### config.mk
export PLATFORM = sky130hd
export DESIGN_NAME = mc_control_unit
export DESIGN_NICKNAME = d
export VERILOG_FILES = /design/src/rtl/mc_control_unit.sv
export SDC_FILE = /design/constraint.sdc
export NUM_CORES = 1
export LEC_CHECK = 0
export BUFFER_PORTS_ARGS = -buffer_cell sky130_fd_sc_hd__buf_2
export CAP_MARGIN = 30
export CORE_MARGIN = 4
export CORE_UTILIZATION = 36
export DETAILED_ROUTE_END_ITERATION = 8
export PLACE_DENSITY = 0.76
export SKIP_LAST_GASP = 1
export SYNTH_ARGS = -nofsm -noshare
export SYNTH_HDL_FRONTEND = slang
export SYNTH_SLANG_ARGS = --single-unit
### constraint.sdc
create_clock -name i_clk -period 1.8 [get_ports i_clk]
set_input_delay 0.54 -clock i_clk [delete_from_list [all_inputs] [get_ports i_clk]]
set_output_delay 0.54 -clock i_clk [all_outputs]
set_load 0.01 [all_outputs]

- _Work request_: Your task for the entries above: copy exactly the span starting with the line with "export SYNTH_ARGS = -nofsm -noshare" and going on through the line with "create_clock -name i_clk", both lines included, and nothing else.

- _Completed task_:
export SYNTH_ARGS = -nofsm -noshare
export SYNTH_HDL_FRONTEND = slang
export SYNTH_SLANG_ARGS = --single-unit
### constraint.sdc
create_clock -name i_clk -period 1.8 [get_ports i_clk]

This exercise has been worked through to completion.